Figure 2: TriGate verification pipeline with multi-stage semantic and visual gates for ensuring waypoint validity.

Method: Decentralized, Dialogue-Triggered Collaboration

DeCoNav formalizes decentralized synchronized collaboration with three core modules:

• Semantic Visual Bus (SVB): Each robot encodes local semantic context (room type, objects, task stage, timestamp) into compact state packets. Only semantic packets, not high-dimensional raw observations or policy features, are transmitted asynchronously, conforming to realistic bandwidth and deployment constraints.
• Event-driven Dialogue Replanning (EDR): Instead of continuous communication, EDR triggers dialogue only under semantically informative events: new evidence (e.g., early goal discovery), state conflicts, stagnation, or subtask milestones (e.g., handoff opportunity). On trigger, robots exchange their semantic memories, update goal allocation, and potentially reassign subtasks online.
• Synchronous Parallel Execution (SPE): Dual-robot rollout proceeds under a strict shared world-clock, ensuring causal consistency in both simulation and real deployment—eliminating asynchronous evaluation artifacts typical in prior works.

  Figure 3: Dynamic subtask reassignment via EDR, reducing combined path lengths by leveraging event-triggered dialogue.

This closed-loop protocol obviates the need for a central coordinator, supports robust recovery, and adapts to emergent collaboration requirements in deployment.

Empirical Evaluation

Benchmark Analysis

Direct evaluation on DeCoNavBench highlights several strong claims:

• DeCoNav achieves an absolute Success Rate (SR) gain of 11 percentage points over the CoNavBench baseline (0.39 vs 0.28; relative +39.3%), and a Both-Success Rate (BSR) increase from 0.13 to 0.22 (+69.2%).
• Room annotation correctness is improved to 100% via RTSA, removing the confound of semantic mislabeling plaguing prior platforms.

Ablation reveals that dynamic dialogue-semantic updates (SVB+EDR enabled) yield a 7-point relative SR improvement versus static protocols, with both coordination quality and sample efficiency benefiting from online adaptive role reallocations.

Real-Robot Deployment

Deployment on dual Unitree humanoids in unstructured offices demonstrates transferability beyond simulation. Robots execute decomposed relay tasks under mapless exploration and ROS2-mediated semantic communication. When one robot encounters a dynamic obstacle (locked corridor), EDR enables negotiation for subtask reassignment, yielding reduced path costs and robust task completion without human intervention.

Figure 4: Real-robot demonstration where DeCoNav’s EDR enables subtask swapping upon environment change to minimize combined path length.

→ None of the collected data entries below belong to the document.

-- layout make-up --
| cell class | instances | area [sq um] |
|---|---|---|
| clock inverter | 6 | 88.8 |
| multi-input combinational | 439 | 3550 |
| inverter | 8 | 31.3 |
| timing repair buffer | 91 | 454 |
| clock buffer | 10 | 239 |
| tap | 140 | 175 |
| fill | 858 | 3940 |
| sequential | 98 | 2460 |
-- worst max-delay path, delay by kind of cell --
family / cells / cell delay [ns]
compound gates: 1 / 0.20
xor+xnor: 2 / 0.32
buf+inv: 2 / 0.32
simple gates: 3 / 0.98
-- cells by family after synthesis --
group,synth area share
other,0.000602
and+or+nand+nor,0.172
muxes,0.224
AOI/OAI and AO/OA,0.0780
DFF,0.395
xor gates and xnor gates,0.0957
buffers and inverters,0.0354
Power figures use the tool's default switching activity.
===== src/sme_pkg.sv =====
// Shared constants for management-mode entry, save and resume
package sme_pkg;
    localparam logic [31:0] BASE_RESET = 32'h0003_0000;
    localparam logic [31:0] SAVE_OFS = 32'h0000_fe00;
    localparam logic [31:0] ENTRY_OFS = 32'h0000_8000;
    localparam int SAVE_BYTES = 512;
    localparam int WORD_BYTES = 4;
    localparam int SAVE_WORDS = SAVE_BYTES / WORD_BYTES;
    localparam int IDX_W = 7;
    localparam logic [IDX_W-1:0] IDX_LAST = 7'h7f;
    localparam logic [IDX_W-1:0] IDX_RESTART = 7'h32;
    localparam logic [IDX_W-1:0] IDX_REVISION = 7'h3f;
    localparam logic [IDX_W-1:0] IDX_BASE = 7'h40;
    localparam int REV_RELOC_BIT = 17;
    // Arbitrary revision code; bit for relocation is forced on top
    localparam logic [31:0] REV_ID_CODE = 32'h0000_0001;
    localparam int SEL_SHIFT = 4;
    localparam int REAL_ADDR_W = 21;
    localparam logic [REAL_ADDR_W-1:0] REAL_ADDR_MAX = 21'h10ffef;
    localparam longint REGION_DEFAULT = 64'h0000_0000_0001_0000;
    localparam longint REGION_MIN = 64'h0000_0000_0000_8000;
    localparam longint REGION_MAX = 64'h0000_0001_0000_0000;
    localparam logic [31:0] BACKED_BYTES = 32'h0000_8000;
endpackage : sme_pkg


===== src/sme_link_if.sv =====
// Link between processor management control and system logic
interface sme_link_if;
    logic mgmt_interrupt;
    logic system_mgmt_mode;
    logic mem_req;
    logic mem_we;
    logic [31:0] mem_addr;
    logic [31:0] mem_wdata;
    logic [31:0] mem_rdata;
    logic mem_ack;
    modport core (input mgmt_interrupt, output system_mgmt_mode, output mem_req,
        output mem_we, output mem_addr, output mem_wdata, input mem_rdata, input mem_ack);
    modport sys (output mgmt_interrupt, input system_mgmt_mode, input mem_req,
        input mem_we, input mem_addr, input mem_wdata, output mem_rdata, output mem_ack);
endinterface : sme_link_if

Implications and Future Directions

DeCoNav demonstrates that event-triggered, semantic abstraction-based communication enables scalable, adaptive, and robust multi-agent VLN coordination. The system exposes the limitations of prior static policies and unsynchronized evaluations—highlighting that truly collaborative multi-robot navigation requires both closed-loop real-time adaptation and rigorous benchmark protocols free from semantic and temporal confounds.

The confluence of strict synchronization, robust room/object annotation, and dialogue-driven coordination opens new frontiers for:

• Evaluating the scalability and compositionality of decentralized multi-agent VLN systems (e.g., scaling to $n>2$ robots).
• Extending the SVB protocol for hierarchical or memory-augmented state exchange.
• Integration with hierarchical VLMs and navigation foundation models supporting lifelong adaptation.
• Investigating the open problem of minimizing communication cost versus coordination utility under stricter bandwidth or adversarial constraints.

Conclusion

DeCoNav and DeCoNavBench together instantiate a formal methodology and validated protocol for event-driven, decentralized, and rigorously evaluated collaborative VLN. Through architectural innovation (SVB, EDR, SPE), strict benchmark verification (RTSA, TriGate), and strong empirical performance under both simulation and hardware, DeCoNav establishes new standards for evaluating and deploying resilient multi-robot navigation in semantically complex environments.